What this task involves ->
Using the material below, copy every line where "that" appears.

=====

$ cat config.mk
export PLATFORM = sky130hd
export DESIGN_NAME = wdtw_top
export DESIGN_NICKNAME = d
export VERILOG_FILES = /design/src/hdl/wdtw_pkg.sv /design/src/hdl/wdtw_sync.sv /design/src/hdl/wdtw_top.sv
export VERILOG_INCLUDE_DIRS = /design/src /design/src/hdl
export SDC_FILE = /design/constraint.sdc
export NUM_CORES = 1
export LEC_CHECK = 0
export ABC_AREA = 1
export ABC_CLOCK_PERIOD_IN_PS = 10600
export BUFFER_PORTS_ARGS = -buffer_cell sky130_fd_sc_hd__buf_4
export CORE_MARGIN = 2
export CORE_UTILIZATION = 60
export DETAILED_ROUTE_END_ITERATION = 10
export PLACE_DENSITY = 0.94
export SYNTH_ARGS = -nofsm -noshare
export SYNTH_HDL_FRONTEND = slang
export SYNTH_SLANG_ARGS = --single-unit
$ cat constraint.sdc
create_clock -name sys_clk_in -period 10.6 [get_ports sys_clk_in]
set_input_delay 1.06 -clock sys_clk_in [delete_from_list [all_inputs] [get_ports sys_clk_in]]
set_output_delay 1.06 -clock sys_clk_in [all_outputs]
set_load 0.005 [all_outputs]
$ cat src/hdl/wdtw_defines.svh
// Constants for the windowed watchdog: register offsets, bit positions,
// reset values and divider figures.
// Assumes inclusion by bare name from every file that needs the numbers.
`ifndef WDTW_DEFINES_SVH
`define WDTW_DEFINES_SVH

`define WDTW_ADDR_W          4
`define WDTW_OFS_RESET_CTRL  4'h0
`define WDTW_OFS_CONFIG_ONE  4'h4

`define WDTW_BIT_IDLE        2
`define WDTW_BIT_SLEEP       3
`define WDTW_BIT_TIMEOUT     4
`define WDTW_BIT_SOFT_EN     5

`define WDTW_POST_LSB        0
`define WDTW_POST_MSB        3
`define WDTW_BIT_PRESCALE    4
`define WDTW_BIT_WINDOW_DISABLE      6
`define WDTW_BIT_HARD_EN     7

`define WDTW_CFG_POST_RST    4'hf
`define WDTW_CFG_PRE_RST     1'h1
`define WDTW_CFG_WINDOW_DISABLE_RST  1'h1
`define WDTW_CFG_HARD_RST    1'h0

`define WDTW_RC_FREQ_KHZ     31
`define WDTW_BASE_5BIT_MS    1
`define WDTW_BASE_7BIT_MS    4
`define WDTW_PRE_SHIFT_5BIT  5
`define WDTW_PRE_SHIFT_7BIT  7
`define WDTW_CNT_W           23
`define WDTW_QUARTER_SHIFT   2
`define WDTW_DATA_ZERO       32'h00000000

`endif

$ cat src/hdl/wdtw_pkg.sv
// Types shared by the windowed watchdog files.
// Assumes the defines header is compiled alongside.
`include "wdtw_defines.svh"

package wdtw_pkg;

	typedef enum logic [1:0] {
		WDTW_RUN,
		WDTW_SLEEP,
		WDTW_IDLE
	} wdtw_power_e;

	typedef logic [`WDTW_CNT_W-1:0] wdtw_count_t;

endpackage : wdtw_pkg

$ cat src/hdl/wdtw_sync.sv
// Two-stage synchroniser for one level from outside the system clock.
// Assumes the input is a slow level such as the RC oscillator output.
`timescale 1ns/100ps
`default_nettype none

module wdtw_sync (
	input  wire logic sys_clk_in,
	input  wire logic sys_rst_in,
	input  wire logic async_in,
	output var  logic sync_out
);

	logic stage_one;

	always_ff @(posedge sys_clk_in or posedge sys_rst_in) begin
		if (sys_rst_in) begin
			stage_one <= 1'b0;
			sync_out  <= 1'b0;
		end else begin
			stage_one <= async_in;
			sync_out  <= stage_one;
		end
	end

endmodule : wdtw_sync

`default_nettype wire

$ cat src/hdl/wdtw_top.sv
// Windowed watchdog with prescaler, postscaler and an Avalon-MM register slave.
// Assumes the RC oscillator arrives as a pin far slower than the system clock.
`timescale 1ns/100ps
`default_nettype none
`include "wdtw_defines.svh"

module wdtw_top
	import wdtw_pkg::*;
(
	input  wire logic                   sys_clk_in,
	input  wire logic                   sys_rst_in,
	input  wire logic                   low_power_rc_osc_in,
	input  wire logic                   watchdog_clear_instr_in,
	input  wire logic                   power_save_instr_in,
	input  wire logic                   power_save_idle_in,
	input  wire logic                   wake_event_in,
	input  wire logic                   osc_switch_done_in,
	input  wire logic [`WDTW_ADDR_W-1:0] avs_address_in,
	input  wire logic                   avs_read_in,
	input  wire logic                   avs_write_in,
	input  wire logic [31:0]            avs_writedata_in,
	output var  logic [31:0]            avs_readdata_out,
	output logic                        avs_waitrequest_out,
	output var  logic                   low_power_rc_osc_en_out,
	output var  logic                   wdt_reset_out,
	output var  logic                   wake_out,
	output var  logic                   sleeping_out
);

	// Full period in RC edges: prescale divisor times the postscale ratio.
	function automatic wdtw_count_t period_len(input logic [3:0] post, input logic pre7);
		wdtw_count_t one;
		one = {{(`WDTW_CNT_W-1){1'b0}}, 1'b1};
		if (pre7) begin
			period_len = one << (`WDTW_PRE_SHIFT_7BIT + post);
		end else begin
			period_len = one << (`WDTW_PRE_SHIFT_5BIT + post);
		end
	endfunction : period_len

	logic        soft_enable_bit;
	logic        timeout_flag;
	logic        sleep_flag;
	logic        idle_flag;
	logic [3:0]  postscale_select;
	logic        prescale_select;
	logic        window_disable;
	logic        hard_enable_fuse;
	wdtw_power_e power_state;
	wdtw_count_t wdt_count;
	logic        rc_sync;
	logic        rc_prev;
	logic        rc_edge;
	logic        wdt_enabled;
	logic        windowed;
	logic        ack;
	logic        wr_take;
	logic        rst_ctrl_wr;
	logic        cfg_wr;
	logic        in_power_save;
	logic        at_terminal;
	logic        timeout;
	logic        window_open;
	logic        early_clear;
	logic        good_clear;
	logic        leave_power_save;
	logic        counter_zero;
	wdtw_count_t period;

	wdtw_sync u_rc_sync (
		.sys_clk_in (sys_clk_in),
		.sys_rst_in (sys_rst_in),
		.async_in   (low_power_rc_osc_in),
		.sync_out   (rc_sync)
	);

	always_ff @(posedge sys_clk_in or posedge sys_rst_in) begin
		if (sys_rst_in) begin
			rc_prev <= 1'b0;
		end else begin
			rc_prev <= rc_sync;
		end
	end

	assign rc_edge = rc_sync & ~rc_prev;

	// Bus slave answers on the second edge of each request.
	assign avs_waitrequest_out = (avs_read_in | avs_write_in) & ~ack;
	assign wr_take             = avs_write_in & ack;
	assign rst_ctrl_wr         = wr_take & (avs_address_in == `WDTW_OFS_RESET_CTRL);
	assign cfg_wr              = wr_take & (avs_address_in == `WDTW_OFS_CONFIG_ONE);

	always_ff @(posedge sys_clk_in or posedge sys_rst_in) begin
		if (sys_rst_in) begin
			ack <= 1'b0;
		end else begin
			ack <= (avs_read_in | avs_write_in) & ~ack;
		end
	end

	always_ff @(posedge sys_clk_in or posedge sys_rst_in) begin
		if (sys_rst_in) begin
			avs_readdata_out <= `WDTW_DATA_ZERO;
		end else if (avs_read_in & ~ack) begin
			avs_readdata_out <= `WDTW_DATA_ZERO;
			if (avs_address_in == `WDTW_OFS_RESET_CTRL) begin
				avs_readdata_out[`WDTW_BIT_IDLE]    <= idle_flag;
				avs_readdata_out[`WDTW_BIT_SLEEP]   <= sleep_flag;
				avs_readdata_out[`WDTW_BIT_TIMEOUT] <= timeout_flag;
				avs_readdata_out[`WDTW_BIT_SOFT_EN] <= soft_enable_bit;
			end else if (avs_address_in == `WDTW_OFS_CONFIG_ONE) begin
				avs_readdata_out[`WDTW_POST_MSB:`WDTW_POST_LSB] <= postscale_select;
				avs_readdata_out[`WDTW_BIT_PRESCALE]            <= prescale_select;
				avs_readdata_out[`WDTW_BIT_WINDOW_DISABLE]              <= window_disable;
				avs_readdata_out[`WDTW_BIT_HARD_EN]             <= hard_enable_fuse;
			end
		end
	end

	// Configuration word stands in for the fuses; it is loaded by software.
	always_ff @(posedge sys_clk_in or posedge sys_rst_in) begin
		if (sys_rst_in) begin
			postscale_select <= `WDTW_CFG_POST_RST;
			prescale_select  <= `WDTW_CFG_PRE_RST;
			window_disable   <= `WDTW_CFG_WINDOW_DISABLE_RST;
			hard_enable_fuse <= `WDTW_CFG_HARD_RST;
		end else if (cfg_wr) begin
			postscale_select <= avs_writedata_in[`WDTW_POST_MSB:`WDTW_POST_LSB];
			prescale_select  <= avs_writedata_in[`WDTW_BIT_PRESCALE];
			window_disable   <= avs_writedata_in[`WDTW_BIT_WINDOW_DISABLE];
			hard_enable_fuse <= avs_writedata_in[`WDTW_BIT_HARD_EN];
		end
	end

	always_ff @(posedge sys_clk_in or posedge sys_rst_in) begin
		if (sys_rst_in) begin
			soft_enable_bit <= 1'b0;
		end else if (rst_ctrl_wr) begin
			soft_enable_bit <= avs_writedata_in[`WDTW_BIT_SOFT_EN];
		end
	end

	assign wdt_enabled = hard_enable_fuse | soft_enable_bit;
	assign windowed    = ~window_disable;

	always_ff @(posedge sys_clk_in or posedge sys_rst_in) begin
		if (sys_rst_in) begin
			low_power_rc_osc_en_out <= 1'b0;
		end else begin
			low_power_rc_osc_en_out <= wdt_enabled;
		end
	end

	// Period is 32 or 128 RC edges times the postscale ratio, 1 ms or 4 ms at 1:1.
	assign period      = period_len(postscale_select, prescale_select);
	assign at_terminal = (wdt_count == period - 1'b1);
	assign timeout     = wdt_enabled & rc_edge & at_terminal;
	// Final quarter starts at three quarters of the period.
	assign window_open = wdt_count >= (period - (period >> `WDTW_QUARTER_SHIFT));
	assign in_power_save = (power_state != WDTW_RUN);

	assign early_clear = wdt_enabled & windowed & watchdog_clear_instr_in
		& ~in_power_save & ~window_open;
	assign good_clear  = watchdog_clear_instr_in & ~in_power_save
		& (~windowed | window_open);

	assign leave_power_save = in_power_save & (wake_event_in | timeout);

	assign counter_zero = osc_switch_done_in | power_save_instr_in | leave_power_save
		| good_clear | early_clear | timeout | ~wdt_enabled;

	// Prescaler and postscaler are one merged counter, so one clear zeroes both.
	always_ff @(posedge sys_clk_in or posedge sys_rst_in) begin
		if (sys_rst_in) begin
			wdt_count <= '0;
		end else if (counter_zero) begin
			wdt_count <= '0;
		end else if (rc_edge) begin
			wdt_count <= wdt_count + 1'b1;
		end
	end

	always_ff @(posedge sys_clk_in or posedge sys_rst_in) begin
		if (sys_rst_in) begin
			power_state <= WDTW_RUN;
		end else begin
			unique case (power_state)
				WDTW_RUN: begin
					if (power_save_instr_in) begin
						power_state <= power_save_idle_in ? WDTW_IDLE : WDTW_SLEEP;
					end
				end
				WDTW_SLEEP, WDTW_IDLE: begin
					if (leave_power_save) begin
						power_state <= WDTW_RUN;
					end
				end
				default: begin
					power_state <= WDTW_RUN;
				end
			endcase
		end
	end

	always_ff @(posedge sys_clk_in or posedge sys_rst_in) begin
		if (sys_rst_in) begin
			wake_out      <= 1'b0;
			wdt_reset_out <= 1'b0;
		end else begin
			wake_out      <= timeout & in_power_save;
			wdt_reset_out <= (timeout & ~in_power_save) | early_clear;
		end
	end

	always_ff @(posedge sys_clk_in or posedge sys_rst_in) begin
		if (sys_rst_in) begin
			sleeping_out <= 1'b0;
		end else begin
			sleeping_out <= in_power_save & ~leave_power_save;
		end
	end

	// Hardware set wins over a software clear in the same cycle.
	always_ff @(posedge sys_clk_in or posedge sys_rst_in) begin
		if (sys_rst_in) begin
			timeout_flag <= 1'b0;
		end else if (timeout | early_clear) begin
			timeout_flag <= 1'b1;
		end else if (rst_ctrl_wr & ~avs_writedata_in[`WDTW_BIT_TIMEOUT]) begin
			timeout_flag <= 1'b0;
		end
	end

	// The status bits remain set after a wake so software can see the cause.
	always_ff @(posedge sys_clk_in or posedge sys_rst_in) begin
		if (sys_rst_in) begin
			sleep_flag <= 1'b0;
			idle_flag  <= 1'b0;
		end else begin
			if (power_save_instr_in & ~in_power_save & ~power_save_idle_in) begin
				sleep_flag <= 1'b1;
			end else if (rst_ctrl_wr & ~avs_writedata_in[`WDTW_BIT_SLEEP]) begin
				sleep_flag <= 1'b0;
			end
			if (power_save_instr_in & ~in_power_save & power_save_idle_in) begin
				idle_flag <= 1'b1;
			end else if (rst_ctrl_wr & ~avs_writedata_in[`WDTW_BIT_IDLE]) begin
				idle_flag <= 1'b0;
			end
		end
	end

endmodule : wdtw_top

`default_nettype wire

After elaboration in Yosys (flattened, before gate mapping)
Index checks and enable logic that the tools add are counted.
{ "word_totals": {"register_bits": 52, "inputBits": 46, "wordCells": 108} }
{ "op_classes": {"add_sub_neg": 5, "n_lt_le_gt_ge": 1, "n_eq_ne": 6, "n_shift": 2, "mux": 19, "n_bitwise": 47, "reduce_logical": 9} }
{ "ops": {"columns": ["cell", "count"], "rows": [
  ["$mux 23", 3],
  ["$shl 1x5->23 const A", 2],
  ["$and 1x1->1", 24],
  ["$add 23x1->23 const B", 1],
  ["$eq 23x23->1", 1],
  ["$ge 23x23->1", 1],
  ["$sub 23x1->23 const B", 1],
  ["$sub 23x21->23", 1],
  ["$mux 2", 6],
  ["$or 1x1->1", 12],
  ["$not 1->1", 11],
  ["$add 3x4->5 const A", 2],
  ["$reduce_bool 2->1", 5],
  ["$mux 1", 7],
  ["$mux 5", 1],
  ["$eq 4x3->1 const B", 1],
  ["$logic_not 4->1", 1],
  ["$ne 2x2->1 const B", 2],
  ["$pmux 2 s2", 1],
  ["$mux 3", 1],
  ["$eq 2x1->1 const B", 1],
  ["$eq 2x2->1 const B", 1],
  ["$logic_not 2->1", 1],
  ["$reduce_and 2->1", 1],
  ["$reduce_or 2->1", 1]
]} }

Logic depth before layout (Yosys ltp)
Gate-level depths: netlist (run 1).
{ "logic_depth": {"word_depth": 14, "depth_mapped": 33, "depth_no_buf": 32} }

Cells and area by module
From an unflattened synthesis (run 1), not the netlist that was laid out.
{ "unflattened": {"hier_cells": 746, "area_unflattened_um2": 5152.4} }
{ "by_module_without_submodules": {"columns": ["module", "instances", "cells_each", "area_each_um2"], "rows": [
  ["wdtw_top", 1, 743, 5098.6],
  ["wdtw_sync", 1, 3, 53.8]
]} }

Worst setup path before layout (run 1)
Ideal clock, no wire load.
{ "synth_timing": {"path_kind": "register to register", "start": "reg postscale_select[1]", "end": "reg wdt_count[1]", "arrival_ns": 4.503, "required_time_ns": 10.478, "slack_ns": 5.974, "path_stages_with_launch": 29, "path_buffers": 1, "synth_period_minus_slack_ns": 4.626, "cell_sequence": "dfstp_2 > ha_1 > nand2_4 > nand3_4 > nor2_4 > inv_1 > nor2_1 > inv_1 > ha_1 > nand2_1 > nor4_1 > a21oi_1 > o21ai_0 > a21oi_1 > o21ai_0 > nand2_1 > nand3b_1 > xor2_1 > ha_1 > nand2_1 > inv_1 > nor4_1 > and2_1 > nand3_1 > o22ai_1 > nor2_1 > nand2_2 > buf_6 > nor2_2"} }
{ "synth_via": {"elab_chain_cells": 14, "word_cells_on_any_way": 23, "classes_between": "add/sub (4); order compare (1); eq/ne (1); shift (2); mux (2); bitwise (12); reduce/logical (1)"} }
{ "synth_rtl": {"columns": ["item", "line", "source"], "rows": [
  ["start: declaration", "wdtw_top.sv:45", "logic [3:0] postscale_select;"],
  ["start signal: assignment", "wdtw_top.sv:123", "postscale_select <= `WDTW_CFG_POST_RST;"],
  ["start signal: assignment", "wdtw_top.sv:128", "postscale_select <= avs_writedata_in[`WDTW_POST_MSB:`WDTW_POST_LSB];"],
  ["$add 3x4->5 (no line)", null, null],
  ["$shl 1x5->23, on equally long branches", "wdtw_top.sv:37, wdtw_top.sv:35", null],
  ["$mux 23 (*)", "wdtw_top.sv:34", "if (pre7) begin"],
  ["parallel branches: the longest is 8 deep, another holds $sub 23x21->23", null, null],
  ["$or 1x1->1 (*) (2 in series)", "wdtw_top.sv:170", "| good_clear | early_clear | timeout | ~wdt_enabled;"],
  ["$mux 23 or $reduce_bool 2->1 (tied branches)", null, null],
  ["end signal: assignment", "wdtw_top.sv:179", "wdt_count <= wdt_count + 1'b1;"],
  ["end: declaration", "wdtw_top.sv:50", "wdtw_count_t wdt_count;"]
]} }
Every way passes the cells marked *.
A chain may end at the register's enable or synchronous reset.

Final worst setup path (run 1)
{ "layout_timing": {"start": "reg postscale_select[1]", "end": "reg wdt_count[18]"} }
The elaborated chain is that of the path after synthesis.

==> run summary, run 1 <==
Status -> finished clean
Syn Std Cell Area -> 0.00531 sq mm
Ant diodes -> 0
Resized cells post-CTS -> 0
Hold Startpoint -> u_rc_sync.stage_one
RSZ-0062 raised after global routing -> no
Logic pwr share -> 62.7%
CTS hold repair buffers -> 0
Area Overhead vs Synth -> 7.11%
Initial core utilization -> 61.5%
Vias in the first global route -> 4761
Hold Path Class -> flip-flop to flip-flop
Final WS setup -> 4.56 ns
Fill cell count -> 705
Hold path endpoint -> u_rc_sync.sync_out
Die X -> 98.1 um
CTS buffer count -> 5
#FFs+latches synth -> 52
Post-CTS Setup Bufs -> 0
Share of layout cells above drive strength 1 -> 14.9%
Slew @ Worst Pin -> 0.703 ns
Clock root cell -> clkbuf_8
Cell mode on critical path -> nand2_2
Top post-synthesis cells by count -> 156 x nand2_1, 107 x inv_1, 48 x ha_1, 48 x nor2_1, 46 x dfrtp_1
Via count -> 5011
Worst-Skew Late Latency -> 0.31 ns
P_int -> 0.000482 W
Worst reg2reg path depth -> 27
Setup crit end kind -> flip-flop
CTS tree -> yes
EDFF count, synth -> 0
Die area -> 0.00962 sq mm
PwrDens -> 165 mW/mm^2
Switching part of the total power -> 48.8%
First-pass GRT wire length -> 21.3 mm
Hold path depth -> 0
DRT Pass-1 Iters -> 5
Final setup viols -> 0
Avg Cell Area, Syn -> 7.17 sq um
Seq. cell area -> 0.00131 sq mm
Largest net degree at the start of global routing -> 53
Fraction of registers with async set/reset -> 100%
Max-cap violations -> 0
Synth warnings -> 0
Io pins -> 83
Footprint of the multi-input gates -> 0.00347 sq mm
Remaining DRCs -> 0
Grt ovf -> 0
Clock-pin slew on the worst setup and hold paths -> 0.09 ns
CP max FO -> 23
Register area share after synthesis -> 24.6%
Antenna violations before repair -> 0
Fin crit share -> 57.0%
Top-count cell post-synth -> nand2_1
Post-layout min period -> 6.04 ns
I/O Buffers -> 34
Clock Sinks -> 52
R2R Path End -> wdt_count[18]
Fin. max-slew vios -> 0
Final instance area -> 0.00569 sq mm
Place WS -> 4.79 ns
Routability cong. -> 1.02
CP delay by family, top -> simple AND/OR/NAND/NOR gates
DP HPWL -> 9.84 mm
Overall Global Routing Usage -> 26.8%
Post-DP Area -> 0.00561 sq mm
Final ANT Viol Nets -> 0
DR WL/cell -> 14.0 um
Largest cells by area after synthesis -> dfrtp_1 22%, ha_1 11%, nand2_1 11%
Peak VDD IR -> 100 uV
Sequential power share -> 25.3%
LEAKAGE -> 2.97 nW
Core box area -> 0.00864 sq mm
Yosys top cell area share -> 21.7%
DR vias/cell -> 5.61
Total wire length -> 12.5 mm
Worst R2R Start -> postscale_select[1]
Buffers and inverters on the worst path -> 0
Largest area contributor in the netlist -> dfrtp_1
Net Sw Power -> 0.000460 W
Fin Setup TNS -> 0 ns
Setup slack, reg-to-reg -> 4.56 ns
Final count of hold timing violations -> 0
Fin util -> 65.9%
Worst Skew -> 0.00834 ns
Site Rows -> 34
Top_reg_cell synth -> dfrtp_1
Cells after Synth -> 741
Crit path kind -> flip-flop to flip-flop
CP required -> 10.77 ns
Clock buffer depth -> 2
H-Tree Depth -> 2
Slew margin rel. -> 52.8%
Nets@finish -> 881
Fmax -> 165 MHz
Slowest stage delay, CP -> 0.57 ns
Die Ht -> 98.1 um
CP max-delay cell -> dfstp_2
Cell variety after synth -> 46
Initial DRC Count -> 484
Arrival @ worst endpoint -> 6.21 ns
Worst Setup Start Kind -> flip-flop
Clk pwr share -> 12.1%
## how the worst max path moves through the flow
stage / start / end / cells after the start
detailed placement: postscale_select[1] / wdt_count[18] / 27
global placement: prescale_select / wdt_count[18] / 27
CTS: postscale_select[1] / wdt_count[18] / 27
floorplan: postscale_select[1] / wdt_count[1] / 28
finish: postscale_select[1] / wdt_count[18] / 27
global route: postscale_select[1] / wdt_count[20] / 27
## power by group through the flow
stage | registers [W] | logic (W) | clock network [W]
after detailed placement | 0.000241 | 0.000571 | 0
final | 0.000238 | 0.000590 | 0.000114
after global routing | 0.000241 | 0.000662 | 0.000123
after CTS | 0.000238 | 0.000577 | 0.000114
after floorplan | 0.000234 | 0.000471 | 0
after global placement | 0.000240 | 0.000553 | 0
## cell usage in the layout, fill, tap and decap left out, types with 6 or more instances in the layout
cell,Yosys,final
dfrtp_1,46,46
nor2_1,48,48
nor2_4,6,6
nand2_2,8,8
nor3_1,16,16
ha_1,48,48
nand3_2,8,8
conb_1,2,36
nand2_1,156,156
inv_1,107,106
xnor2_1,6,6
buf_4,24,35
a21oi_1,43,43
dfstp_2,6,6
nand4_1,22,22
nor2_2,28,28
o21ai_0,19,19
nand3_1,42,42
inv_2,6,7
xor2_1,43,43
## cells by family after synthesis
family,after synthesis,synth area share [%]
compound gates,85,8.95
xor+xnor,49,8.08
fa+ha+maj,49,11.7
buf+inv,144,12.4
flops,52,24.6
mux,4,0.848
other cells,2,0.141
simple gates,356,33.3
## per-layer routing
metal  up-vias  wire (um)  track usage [%]
met4         0        294             10.0
met2       169       6090             46.5
met3        31        616             2.86
met5         -          0                0
met1      2364       5510             34.4
li1       2447          -                -
## through the flow
step                      hold WS [ns]  total power (W)  instances
after CTS                        0.361         0.000929        894
after global placement           0.334         0.000794        887
final                            0.358         0.000942        894
after global routing             0.376          0.00103        894
after floorplan                  0.331         0.000705        775
after detailed placement         0.339         0.000812        887
## sequential cells by signal, summed over array words and instances (netlist names), 2 cells and up
register          flops
postscale_select      4
avs_readdata_out      8
wdt_count            23
power_state           2
## worst register-to-register path, stage by stage (launching register included)
cell      delay (ns)
dfstp_2         0.57
ha_1            0.33
nand2_4         0.16
nand2_4         0.10
nand2_2         0.08
nand2_2         0.17
nor2_2          0.23
nand2_2         0.12
ha_1            0.38
nand2_1         0.11
nor4_1          0.29
a21oi_1         0.18
o21ai_0         0.43
a21oi_1         0.14
o21ai_0         0.31
nand2_1         0.09
nand3b_1        0.11
xor2_1          0.17
ha_1            0.29
nand4_1         0.15
a31oi_1         0.07
nor4_1          0.16
and2_1          0.21
nand3_1         0.10
o22ai_1         0.23
nor2_1          0.09
nand2_2         0.52
nor2_1          0.10
## final cells by class
class | count | area share [%]
clock inverters | 2 | 0.286
flip-flops and latches | 52 | 23.0
inverters | 113 | 7.45
multi-input cells | 579 | 61.1
repair buffers | 35 | 4.62
clock buffers | 5 | 1.21
well taps | 108 | 2.37
Power figures use the tool's default switching activity.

=====

Task output ->
// Assumes inclusion by bare name from every file that needs the numbers.
Index checks and enable logic that the tools add are counted.
From an unflattened synthesis (run 1), not the netlist that was laid out.
The elaborated chain is that of the path after synthesis.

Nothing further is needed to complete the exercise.